*** Opening Material for this task ***

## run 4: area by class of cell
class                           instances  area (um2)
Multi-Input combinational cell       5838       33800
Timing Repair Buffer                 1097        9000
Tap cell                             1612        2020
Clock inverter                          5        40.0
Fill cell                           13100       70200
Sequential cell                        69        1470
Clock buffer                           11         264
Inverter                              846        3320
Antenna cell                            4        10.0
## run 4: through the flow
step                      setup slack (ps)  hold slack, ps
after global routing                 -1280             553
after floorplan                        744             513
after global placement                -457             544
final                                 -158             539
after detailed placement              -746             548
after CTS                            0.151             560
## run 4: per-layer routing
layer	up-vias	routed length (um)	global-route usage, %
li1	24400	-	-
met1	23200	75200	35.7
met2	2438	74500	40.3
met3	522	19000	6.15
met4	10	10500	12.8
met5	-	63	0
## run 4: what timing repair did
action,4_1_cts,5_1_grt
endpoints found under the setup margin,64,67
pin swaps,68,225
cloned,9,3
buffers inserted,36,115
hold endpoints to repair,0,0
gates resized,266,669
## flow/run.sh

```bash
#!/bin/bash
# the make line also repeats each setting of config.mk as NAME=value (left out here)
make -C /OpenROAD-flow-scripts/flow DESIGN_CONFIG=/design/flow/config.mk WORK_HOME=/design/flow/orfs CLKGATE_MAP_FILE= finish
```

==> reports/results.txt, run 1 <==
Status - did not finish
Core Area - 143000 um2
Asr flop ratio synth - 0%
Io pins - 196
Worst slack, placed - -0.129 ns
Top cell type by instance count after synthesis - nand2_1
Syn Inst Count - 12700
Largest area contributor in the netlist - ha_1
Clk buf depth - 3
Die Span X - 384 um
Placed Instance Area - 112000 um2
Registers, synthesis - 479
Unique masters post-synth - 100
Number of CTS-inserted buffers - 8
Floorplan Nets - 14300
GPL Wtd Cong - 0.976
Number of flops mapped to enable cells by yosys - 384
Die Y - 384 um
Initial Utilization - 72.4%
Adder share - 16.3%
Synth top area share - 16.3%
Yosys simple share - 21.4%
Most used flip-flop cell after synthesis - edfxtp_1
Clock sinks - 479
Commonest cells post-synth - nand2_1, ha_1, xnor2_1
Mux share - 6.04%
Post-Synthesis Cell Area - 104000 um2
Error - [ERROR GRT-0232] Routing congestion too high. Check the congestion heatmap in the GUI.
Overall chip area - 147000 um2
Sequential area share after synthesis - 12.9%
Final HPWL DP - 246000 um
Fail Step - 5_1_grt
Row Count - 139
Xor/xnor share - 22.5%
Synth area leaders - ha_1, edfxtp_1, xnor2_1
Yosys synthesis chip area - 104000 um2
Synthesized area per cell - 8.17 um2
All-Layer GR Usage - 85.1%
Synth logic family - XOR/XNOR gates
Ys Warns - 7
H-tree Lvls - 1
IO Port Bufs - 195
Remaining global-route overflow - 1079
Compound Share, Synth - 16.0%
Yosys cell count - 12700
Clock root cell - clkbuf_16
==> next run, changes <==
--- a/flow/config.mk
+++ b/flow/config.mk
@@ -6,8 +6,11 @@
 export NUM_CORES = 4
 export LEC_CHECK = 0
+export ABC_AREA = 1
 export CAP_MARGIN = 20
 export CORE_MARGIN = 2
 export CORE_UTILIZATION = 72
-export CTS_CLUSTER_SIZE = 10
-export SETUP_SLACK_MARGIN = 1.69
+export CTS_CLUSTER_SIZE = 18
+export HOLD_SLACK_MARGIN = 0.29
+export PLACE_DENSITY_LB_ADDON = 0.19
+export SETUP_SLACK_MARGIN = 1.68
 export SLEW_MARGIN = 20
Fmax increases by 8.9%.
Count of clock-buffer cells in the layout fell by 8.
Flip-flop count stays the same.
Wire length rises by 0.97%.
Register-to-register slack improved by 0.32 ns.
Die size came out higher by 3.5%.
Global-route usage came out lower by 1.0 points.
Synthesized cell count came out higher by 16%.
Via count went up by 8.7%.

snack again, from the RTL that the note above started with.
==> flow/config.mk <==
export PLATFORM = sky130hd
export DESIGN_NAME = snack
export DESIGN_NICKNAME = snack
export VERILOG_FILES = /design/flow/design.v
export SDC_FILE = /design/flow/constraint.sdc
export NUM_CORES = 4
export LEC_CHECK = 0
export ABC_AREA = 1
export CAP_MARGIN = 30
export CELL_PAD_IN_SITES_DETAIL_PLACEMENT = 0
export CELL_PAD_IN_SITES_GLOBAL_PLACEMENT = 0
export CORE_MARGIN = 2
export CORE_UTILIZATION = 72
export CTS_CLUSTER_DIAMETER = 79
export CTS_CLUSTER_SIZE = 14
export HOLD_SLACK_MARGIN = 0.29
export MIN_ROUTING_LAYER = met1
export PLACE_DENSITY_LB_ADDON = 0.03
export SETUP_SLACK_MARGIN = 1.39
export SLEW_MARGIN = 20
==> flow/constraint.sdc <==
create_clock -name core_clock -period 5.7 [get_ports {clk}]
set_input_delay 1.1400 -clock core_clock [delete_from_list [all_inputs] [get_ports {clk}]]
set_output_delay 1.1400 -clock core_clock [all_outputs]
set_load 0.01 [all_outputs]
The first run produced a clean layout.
== run A ==
==> flow/design.v <==
module half_addr(
    input a,
    input b,
    output sum,
    output carry  
);
assign sum = a ^ b;
assign carry = a & b;
endmodule
module full_addr(
    input a,
    input b,
    input cin,  
    output sum,
    output carry  
);
assign sum = a ^ b ^ cin;
assign carry = (a & b) | (cin & (a ^ b));
endmodule
module i4_addr(
    input  [3:0] a,           
    input  [3:0] b,           
    input        cin,         
    input        valid_in,    
    output [3:0] sum,         
    output       group_g,     
    output       group_p,     
    output       ready_out    
);
wire [3:0] g, p;
assign g = a & b;           
assign p = a | b;           
wire c1, c2, c3;
assign c1 = g[0] | (p[0] & cin);
assign c2 = g[1] | (p[1] & g[0]) | (p[1] & p[0] & cin);
assign c3 = g[2] | (p[2] & g[1]) | (p[2] & p[1] & g[0]) | (p[2] & p[1] & p[0] & cin);
assign group_g = g[3] | (p[3] & g[2]) | (p[3] & p[2] & g[1]) | (p[3] & p[2] & p[1] & g[0]);
assign group_p = p[3] & p[2] & p[1] & p[0];
assign sum[0] = a[0] ^ b[0] ^ cin;
assign sum[1] = a[1] ^ b[1] ^ c1;
assign sum[2] = a[2] ^ b[2] ^ c2;
assign sum[3] = a[3] ^ b[3] ^ c3;
reg ready_out_reg;
always @(*) begin
    if (valid_in) begin
        ready_out_reg = 1'b1;
    end else begin
        ready_out_reg = 1'b0;
    end
end
assign ready_out = ready_out_reg;
endmodule
module i8_addr(
    input  [7:0] a,           
    input  [7:0] b,           
    input        cin,         
    input        valid_in,    
    output [7:0] sum,         
    output       group_g,     
    output       group_p,     
    output       ready_out    
);
wire [3:0] a_low  = a[3:0];
wire [3:0] a_high = a[7:4];
wire [3:0] b_low  = b[3:0];
wire [3:0] b_high = b[7:4];
wire c4;                
wire g_low, p_low;      
wire g_high, p_high;    
wire ready_low, ready_high;
i4_addr cla_low(
    .a(a_low), .b(b_low), .cin(cin), .valid_in(valid_in),
    .sum(sum[3:0]), .group_g(g_low), .group_p(p_low), .ready_out(ready_low)
);
i4_addr cla_high(
    .a(a_high), .b(b_high), .cin(c4), .valid_in(valid_in),
    .sum(sum[7:4]), .group_g(g_high), .group_p(p_high), .ready_out(ready_high)
);
assign c4 = g_low | (p_low & cin);
assign group_g = g_high | (p_high & g_low);
assign group_p = p_high & p_low;
assign ready_out = ready_low & ready_high;
endmodule
## exp/harbor
==> flow/design.v (excerpt) <==
module iir_variable_filter
#(
    parameter DATA_IN_WIDTH  = 16,
    parameter DATA_OUT_WIDTH = 32,
    parameter TAP_WIDTH      = 16,
    parameter FF_TAP_COUNT   = 4,
    parameter FB_TAP_COUNT   = 3,
    parameter NUM_LP_FILTERS = 20
)
(
    input  wire                               clk,
    input  wire                               reset_n,
    input  wire        [8:0]                  filter_index,
    input  wire signed [DATA_IN_WIDTH-1:0]    data_in,
    output wire signed [DATA_OUT_WIDTH-1:0]   data_out
);
For scale: roughly 8600 cells after synthesis, roughly 59 I/O pins.
Settings: LEC_CHECK=0, ABC_AREA=1, CAP_MARGIN=5, CORE_ASPECT_RATIO=0.68, CORE_MARGIN=2, CORE_UTILIZATION=72, CTS_CLUSTER_DIAMETER=238, CTS_CLUSTER_SIZE=99, HOLD_SLACK_MARGIN=-0.09, PLACE_DENSITY=0.62, SETUP_SLACK_MARGIN=2.16, SLEW_MARGIN=20, TNS_END_PERCENT=5; clock period 8.3 ns.
run.sh (not shown) runs the stock make flow with config.mk's settings and CLKGATE_MAP_FILE=.
Final checks on exp/harbor, whose flow otherwise completed, came back failing, citing setup timing.
[inputs] exp/nickel vs exp/harbor
Settings: CORE_ASPECT_RATIO: 0.68 -> unset; CTS_CLUSTER_DIAMETER: 238 -> 396; HOLD_SLACK_MARGIN: -0.09 -> unset; CAP_MARGIN: 5 -> 20; PLACE_DENSITY: 0.62 -> 0.42; SETUP_SLACK_MARGIN: 2.16 -> unset; the clock period (ns, I/O delays scaled along): 8.3 -> 8.18.
Findings:
- Status exp/nickel: flow complete, layout not clean - setup timing
- On final cell utilization of the core: exp/nickel sits above exp/harbor.
- Going from exp/harbor to exp/nickel, via count of the first global-routing pass higher; total wire length after detailed routing fell by 13 mm; fraction of the cycle the final worst path needs rose by 1.7 points; number of buffers inserted by post-CTS setup repair now sits higher; logic depth of the worst setup path including buffers decreased by about 12% relative to the old numbers.
- Delta(wire length per cell, exp/nickel - exp/harbor) < 0
- exp/harbor has a lower non-clock buffer count than exp/nickel.
- Against exp/harbor, area of the core region in exp/nickel fell slightly.
- The via total after detailed routing was comparable across exp/harbor and exp/nickel.
## Diff of input files: exp/willow against exp/nickel
Settings: a deleted CTS_CLUSTER_DIAMETER that had been 396; a deleted CTS_CLUSTER_SIZE that had been 99; a deleted ABC_AREA that had been 1; a change of CORE_UTILIZATION from 72 to 68; a deleted PLACE_DENSITY that had been 0.42; a deleted TNS_END_PERCENT that had been 5; a change of the clock period (ns, I/O delays scaled along) from 8.18 to 6.81.
Findings:
Relative to exp/nickel, the via count measured on exp/willow has decreased by more than 10%. exp/nickel was smaller in final cell area than exp/willow. Each of exp/nickel and exp/willow falls short of a clean finish. | relative area of clock buffers and inverters in the final design | exp/nickel vs exp/willow | ≈ equal |. Summary of exp/willow over exp/nickel: wire length on met3 now smaller, critical path depth has decreased.

* * *

pepper:
iir_variable_filter again, from the RTL that the note above started with.
==> flow/config.mk <==
export PLATFORM = sky130hd
export DESIGN_NAME = iir_variable_filter
export DESIGN_NICKNAME = iir_variable_filter
export VERILOG_FILES = /design/flow/design.v
export SDC_FILE = /design/flow/constraint.sdc
export NUM_CORES = 4
export LEC_CHECK = 0
export ABC_AREA = 0
export CAP_MARGIN = 20
export CORE_MARGIN = 2
export CORE_UTILIZATION = 72
export CTS_CLUSTER_DIAMETER = 396
export CTS_CLUSTER_SIZE = 99
export PLACE_DENSITY = 0.42
export SETUP_SLACK_MARGIN = 2.39
export SLEW_MARGIN = 20
export TNS_END_PERCENT = 5
==> flow/constraint.sdc <==
create_clock -name core_clock -period 8.18 [get_ports {clk}]
set_input_delay 1.6360 -clock core_clock [delete_from_list [all_inputs] [get_ports {clk}]]
set_output_delay 1.6360 -clock core_clock [all_outputs]
set_load 0.01 [all_outputs]
Layout checks on pepper: not met. Flow itself completed; violations: negative setup slack.
run 1:
## top
module top(
  input  logic         clk,
  input  logic         rst_n,
  input  logic [31:0]  a, b, c, d, e,  
  output logic [63:0]  y  
);
logic [63:0] mul1_reg, mul2_reg;    
logic [63:0] mul3_reg;             
logic [63:0] sum1_reg;             
logic [63:0] sum2_reg;             
logic [63:0] final_result_reg;    
always_ff @(posedge clk or negedge rst_n) begin
  if (!rst_n) begin
    mul1_reg <= '0;
    mul2_reg <= '0;
  end else begin
    mul1_reg <= a * b;    
    mul2_reg <= c * d;    
  end
end
always_ff @(posedge clk or negedge rst_n) begin
  if (!rst_n) begin
    mul3_reg <= '0;
  end else begin
    mul3_reg <= mul1_reg[31:0] * e;  
  end
end
always_ff @(posedge clk or negedge rst_n) begin
  if (!rst_n) begin
    sum1_reg <= '0;
  end else begin
    sum1_reg <= mul1_reg + mul2_reg;
  end
end
always_ff @(posedge clk or negedge rst_n) begin
  if (!rst_n) begin
    sum2_reg <= '0;
  end else begin
    sum2_reg <= sum1_reg + mul3_reg;
  end
end
always_ff @(posedge clk or negedge rst_n) begin
  if (!rst_n) begin
    final_result_reg <= '0;
  end else begin
    if (|a)  
      final_result_reg <= sum2_reg + sum1_reg;
    else
      final_result_reg <= sum2_reg - mul2_reg;
  end
end
(* IOB="TRUE" *)
  ...
For scale: roughly 450 flip-flops, roughly 230 I/O pins.
clock: 6.3 ns
lec_check: 0
abc_area: 1
cap_margin: 20
core_margin: 2
core_utilization: 72
cts_cluster_diameter: 332
cts_cluster_size: 98
place_density: 0.41
setup_slack_margin: 1.86
slew_margin: 20
tns_end_percent: 10
run.sh (not shown) runs the stock make flow with config.mk's settings and CLKGATE_MAP_FILE=.
In the summary table, run 1 is marked failed, with error DPL-0033 raised in clock tree synthesis (4_1_cts).
What run 2 does differently from run 1 at the input level:
Settings: TNS_END_PERCENT no longer set, was 10; ABC_AREA no longer set, was 1; PLACE_DENSITY no longer set, was 0.41; CAP_MARGIN now 15, was 20; CTS_CLUSTER_SIZE no longer set, was 98; CTS_CLUSTER_DIAMETER no longer set, was 332; SETUP_SLACK_MARGIN no longer set, was 1.86; the clock period (ns, I/O delays scaled along) now 7.68, was 6.3.
### Flow results
Status for run 2 and run 1: no clean run. Run 2 never completed; the flow aborted with a tool error in global routing (5_1_grt). The vertical die dimension in run 2 sits about 4% below the value recorded for run 1. Share of synthesized cell area in and, or, nand and nor gates was higher in run 1 than in run 2. Width of the chip, run 2 vs run 1: down by a few percent. Against run 1, run 2 comes in about 24% lower on count of placed standard cells including taps. Adder-cell share of the synthesized area in run 2 is 4.4 points higher than in run 1. In the tables for run 2 and run 1, pre-CTS setup slack reads lower with run 1.
### run 2 -> run 3
Settings: changing CAP_MARGIN from 15 to 20; changing CORE_UTILIZATION from 72 to 66; changing the clock period (ns, I/O delays scaled along) from 7.68 to 8.88.
Per the comparison of run 3 with run 2, horizontal die dimension now sits higher; post-synthesis share of cell area spent on and, or, nand and nor gates now sits at about the same level.
Run 2 -> run 3: post-synthesis area per instance delta 0, exact match
[diff] worst-case setup slack after placement, run 3 relative to run 2: improvement
Run 3 went all the way through the flow, and no timing, DRC or antenna check failed.
Run 3 vs run 2, number of resized instances in the post-cts repair step went down by 1001.
In run 3, the total clock buffers created by CTS came out 4.1% above the value in run 2.
Run 3 against run 2; core area is up by a little under 10%.
Run 2 → run 3: height of the die rose 18 um, buffers inserted during post-CTS setup optimization lost 266, floorplan die area went up about 9%.
The inputs of run 4 differ from those of run 3 as listed below.
Settings: changing CORE_UTILIZATION from 66 to 37; changing the clock period (ns, I/O delays scaled along) from 8.88 to 10.2.
==> comparison <==
Relative to run 3, transition time at the pin with the least slew margin has gone down in run 4. Changes observed in run 4 relative to run 3: portion of the clock cycle consumed by the worst path in the final layout fell 4.2 points.

---

== job 7460 ==
top again, from the RTL that the note above started with.
Settings: LEC_CHECK=0, CAP_MARGIN=20, CORE_MARGIN=2, CORE_UTILIZATION=45, SLEW_MARGIN=20; clock period 11.0 ns.
Input changes introduced in job 7486 (baseline for comparison: job 7460):
# job 7460
export LEC_CHECK = 0
export CAP_MARGIN = 20
export CORE_MARGIN = 2
export CORE_UTILIZATION = 45
export SLEW_MARGIN = 20
create_clock -name core_clock -period 11.0 [get_ports {clk}]
# job 7486
export LEC_CHECK = 0
export CAP_MARGIN = 20
export CORE_MARGIN = 2
export CORE_UTILIZATION = 45
export SLEW_MARGIN = 20
create_clock -name core_clock -period 10.2 [get_ports {clk}]
[summary]
Any difference in yosys synthesis chip area between job 7460 and job 7486 is small enough to ignore. The cell count of job 7486 and that of job 7460 are within noise of each other. Job 7486 vs. job 7460: number of global-route vias before repair +about 1.3%; finished layout cell area +0.93%; wire length after detailed routing +1.4%; buffer-and-inverter tally for the worst setup path -1; setup slack -230 ps. Global-route usage over all layers came out higher on job 7486 than on job 7460. Smallest hold slack: job 7486 higher than job 7460.
==> 09-17: inputs <==
==> flow/design.v <==
module alu_top (
    input             clk,
    input      [7:0]  a,
    input      [7:0]  b,
    input      [3:0]  sel,
    output reg [15:0] out
);
    reg  [7:0]  a_q, b_q;
    reg  [3:0]  sel_q;
    wire [15:0] alu_out;
    always @(posedge clk) begin
        a_q   <= a;
        b_q   <= b;
        sel_q <= sel;
        out   <= alu_out;
    end
    alu u_alu (.a(a_q), .b(b_q), .sel(sel_q), .out(alu_out));
endmodule

`timescale 1ns / 1ps
module alu(
    input [7:0] a,b,
    input [3:0] sel,
    output reg [15:0] out
    );
    always@(*)
        begin
            case(sel)
                4'b0000 : out=a+b;
                4'b0001 : out=a+1;
                4'b0010 : out=a-b;
                4'b0011 : out=a*b;
                4'b0100 : out=(b==0) ? 16'd0 : a/b;
                4'b0101 : out=(b==0) ? 16'd0 : a%b;
                4'b0110 : out=a&b;
                4'b0111 : out=a|b;
                4'b1000 : out=~(a&b);
                4'b1001 : out=~(a|b);
                4'b1010 : out=a^b;
                default: out=0;
            endcase        
        end    
endmodule
==> flow/run.sh <==
#!/bin/bash
# the make line also repeats each setting of config.mk as NAME=value (left out here)
make -C /OpenROAD-flow-scripts/flow DESIGN_CONFIG=/design/flow/config.mk WORK_HOME=/design/flow/orfs CLKGATE_MAP_FILE= finish
==> flow/config.mk <==
export PLATFORM = sky130hd
export DESIGN_NAME = alu_top
export DESIGN_NICKNAME = alu_top
export VERILOG_FILES = /design/flow/design.v
export SDC_FILE = /design/flow/constraint.sdc
export NUM_CORES = 4
export LEC_CHECK = 0
export ABC_AREA = 1
export CAP_MARGIN = 20
export CORE_MARGIN = 2
export CORE_UTILIZATION = 70
export CTS_CLUSTER_DIAMETER = 197
export CTS_CLUSTER_SIZE = 18
export HOLD_SLACK_MARGIN = -0.08
export PLACE_DENSITY_LB_ADDON = 0.18
export SLEW_MARGIN = 20
export TNS_END_PERCENT = 5
==> flow/constraint.sdc <==
create_clock -name core_clock -period 26.9 [get_ports {clk}]
set_input_delay 5.3800 -clock core_clock [delete_from_list [all_inputs] [get_ports {clk}]]
set_output_delay 5.3800 -clock core_clock [all_outputs]
set_load 0.01 [all_outputs]
==> inputs of 03-03, as changes to 09-17 <==
Settings changed: ABC_AREA 1 to not set, CELL_PAD_IN_SITES_GLOBAL_PLACEMENT set to 2, CORE_UTILIZATION 70 to 40, CTS_CLUSTER_DIAMETER 197 to not set, CTS_CLUSTER_SIZE 18 to 69, HOLD_SLACK_MARGIN -0.08 to not set, PLACE_DENSITY_LB_ADDON 0.18 to not set, TNS_END_PERCENT 5 to not set.
==> flow/constraint.sdc (replaced) <==
create_clock -name core_clock -period 32.0 [get_ports {clk}]
set_input_delay 6.4000 -clock core_clock [delete_from_list [all_inputs] [get_ports {clk}]]
set_output_delay 6.4000 -clock core_clock [all_outputs]
set_load 0.01 [all_outputs]
==> inputs of 08-12, as changes to 09-17 <==
Settings changed: ABC_AREA 1 to not set, CORE_UTILIZATION 70 to 68, CTS_CLUSTER_DIAMETER 197 to not set, CTS_CLUSTER_SIZE 18 to 89, PLACE_DENSITY_LB_ADDON 0.18 to not set.
==> flow/constraint.sdc (replaced) <==
create_clock -name core_clock -period 26.2 [get_ports {clk}]
set_input_delay 5.2400 -clock core_clock [delete_from_list [all_inputs] [get_ports {clk}]]
set_output_delay 5.2400 -clock core_clock [all_outputs]
set_load 0.01 [all_outputs]
==> inputs of 11-02, as changes to 09-17 <==
Settings changed: CORE_UTILIZATION 70 to 60, CTS_CLUSTER_DIAMETER 197 to not set, CTS_CLUSTER_SIZE 18 to not set, HOLD_SLACK_MARGIN -0.08 to not set, PLACE_DENSITY_LB_ADDON 0.18 to not set, TNS_END_PERCENT 5 to not set.
==> flow/constraint.sdc (replaced) <==
create_clock -name core_clock -period 17.0 [get_ports {clk}]
set_input_delay 3.4000 -clock core_clock [delete_from_list [all_inputs] [get_ports {clk}]]
set_output_delay 3.4000 -clock core_clock [all_outputs]
set_load 0.01 [all_outputs]
==> comparison table <==
| item | 09-17 | 11-02 | 03-03 | 08-12 |
|---|---|---|---|---|
| Run status | finished clean | stopped before the end | finished clean | complete, but fails checks |
| Stage where the flow stopped | - | global routing (5_1_grt) | - | - |
| Violated checks | - | - | - | setup timing |
| Yosys top cell area share | 20.2% | 20.2% | 20.2% | 20.2% |
| Average size of a mapped cell | 6.54 um^2 | 6.54 um^2 | 7.61 um^2 | 7.61 um^2 |
| Pre-CTS setup slack | 0.305 ns | -6.10 ns | -1.16 ns | -1.19 ns |
| Endpoint of the worst register-to-register path | out[11] | - | out[6] | out[4] |
| FA/HA/MAJ Cells, Area Fraction | 27.7% | 27.7% | 27.6% | 27.6% |
| Arr. time, crit path | 25.24 ns | - | 29.93 ns | 27.37 ns |
| Count of max-cap constraint violations | 0 | - | 0 | 0 |
| Core occupancy in the finished layout | 80.6% | - | 45.7% | 86.2% |
| Layout Skew | 0.0192 ns | - | 0.00751 ns | 0.0159 ns |
| Number of warnings in the stage logs | 45 | - | 47 | 49 |
| Mux contribution to synthesized area | 0% | 0% | 4.53% | 4.53% |
| Reg2reg path depth | 193 | - | 139 | 144 |
| Remaining design rule violation count | 0 | - | 0 | 0 |
| Worst Max-Slew Pin Slew | 1.11 ns | - | 1.09 ns | 1.09 ns |
| Post-synthesis cell type count | 62 | 62 | 100 | 100 |
| Non-clock buffer count | 92 | - | 86 | 192 |
| Final number of max-transition violations | 0 | - | 0 | 0 |
| Post-synthesis chip area from yosys | 10500 um^2 | 10500 um^2 | 10500 um^2 | 10500 um^2 |
| Mi-comb count | 1248 | - | 1217 | 1217 |
| Per-cell routed wire length | 15.7 um | - | 21.3 um | 22.2 um |

* * *

==> 04-13 <==
RTL: the design.v shown in full above, as it stands there.
clock: 24.6 ns
lec_check: 0
abc_area: 1
cap_margin: 20
core_margin: 2
core_utilization: 62
slew_margin: 20
run.sh (not shown) runs the stock make flow with config.mk's settings and CLKGATE_MAP_FILE=.
==> 12-22: changes against 04-13 <==
--- a/flow/config.mk
+++ b/flow/config.mk
@@ -6,7 +6,9 @@
 export NUM_CORES = 4
 export LEC_CHECK = 0
-export ABC_AREA = 1
 export CAP_MARGIN = 20
 export CORE_MARGIN = 2
-export CORE_UTILIZATION = 62
+export CORE_UTILIZATION = 58
+export CTS_CLUSTER_DIAMETER = 33
+export HOLD_SLACK_MARGIN = 0.29
+export SETUP_SLACK_MARGIN = 4.76
 export SLEW_MARGIN = 20
==> flow/constraint.sdc (replaced) <==
create_clock -name core_clock -period 17.5 [get_ports {clk}]
set_input_delay 3.5000 -clock core_clock [delete_from_list [all_inputs] [get_ports {clk}]]
set_output_delay 3.5000 -clock core_clock [all_outputs]
set_load 0.01 [all_outputs]
==> 01-03: changes against 04-13 <==
--- a/flow/config.mk
+++ b/flow/config.mk
@@ -6,7 +6,6 @@
 export NUM_CORES = 4
 export LEC_CHECK = 0
-export ABC_AREA = 1
 export CAP_MARGIN = 20
 export CORE_MARGIN = 2
-export CORE_UTILIZATION = 62
+export CORE_UTILIZATION = 40
 export SLEW_MARGIN = 20
==> flow/constraint.sdc (replaced) <==
create_clock -name core_clock -period 32.0 [get_ports {clk}]
set_input_delay 6.4000 -clock core_clock [delete_from_list [all_inputs] [get_ports {clk}]]
set_output_delay 6.4000 -clock core_clock [all_outputs]
set_load 0.01 [all_outputs]
==> 05-19: changes against 04-13 <==
--- a/flow/config.mk
+++ b/flow/config.mk
@@ -6,7 +6,8 @@
 export NUM_CORES = 4
 export LEC_CHECK = 0
-export ABC_AREA = 1
 export CAP_MARGIN = 20
 export CORE_MARGIN = 2
-export CORE_UTILIZATION = 62
+export CORE_UTILIZATION = 72
+export PLACE_DENSITY_LB_ADDON = 0.27
 export SLEW_MARGIN = 20
+export TNS_END_PERCENT = 5
==> flow/constraint.sdc (replaced) <==
create_clock -name core_clock -period 26.2 [get_ports {clk}]
set_input_delay 5.2400 -clock core_clock [delete_from_list [all_inputs] [get_ports {clk}]]
set_output_delay 5.2400 -clock core_clock [all_outputs]
set_load 0.01 [all_outputs]
==> summary of the runs <==
- 01-03 finished with timing, DRC and antenna clean. 05-19 never finished: it broke off in global routing (5_1_grt) (GRT-0232). 12-22 failed in global routing (5_1_grt). 04-13 finished clean.
- In 05-19 the die size is lower than in 12-22, by about 20%.
- Synthesized cell count is the same in 12-22 and 05-19.
- Flip-flop count is the same in 04-13 and 01-03.
- In 01-03 the register-to-register slack is better than in 04-13, by 1.2 ns.
- Design area: 01-03 is lower than 04-13 (11%).
- Via count: 01-03 is lower than 04-13 (about 6%).
- Of 04-13 and 01-03, 04-13 has the higher critical path depth (gap 52).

*** Closing Material for this task ***

● **Exercise**:
Search the records for the word "Sequential" and copy every line where it occurs.

● **Answer below**:
Sequential cell                        69        1470
Sequential area share after synthesis - 12.9%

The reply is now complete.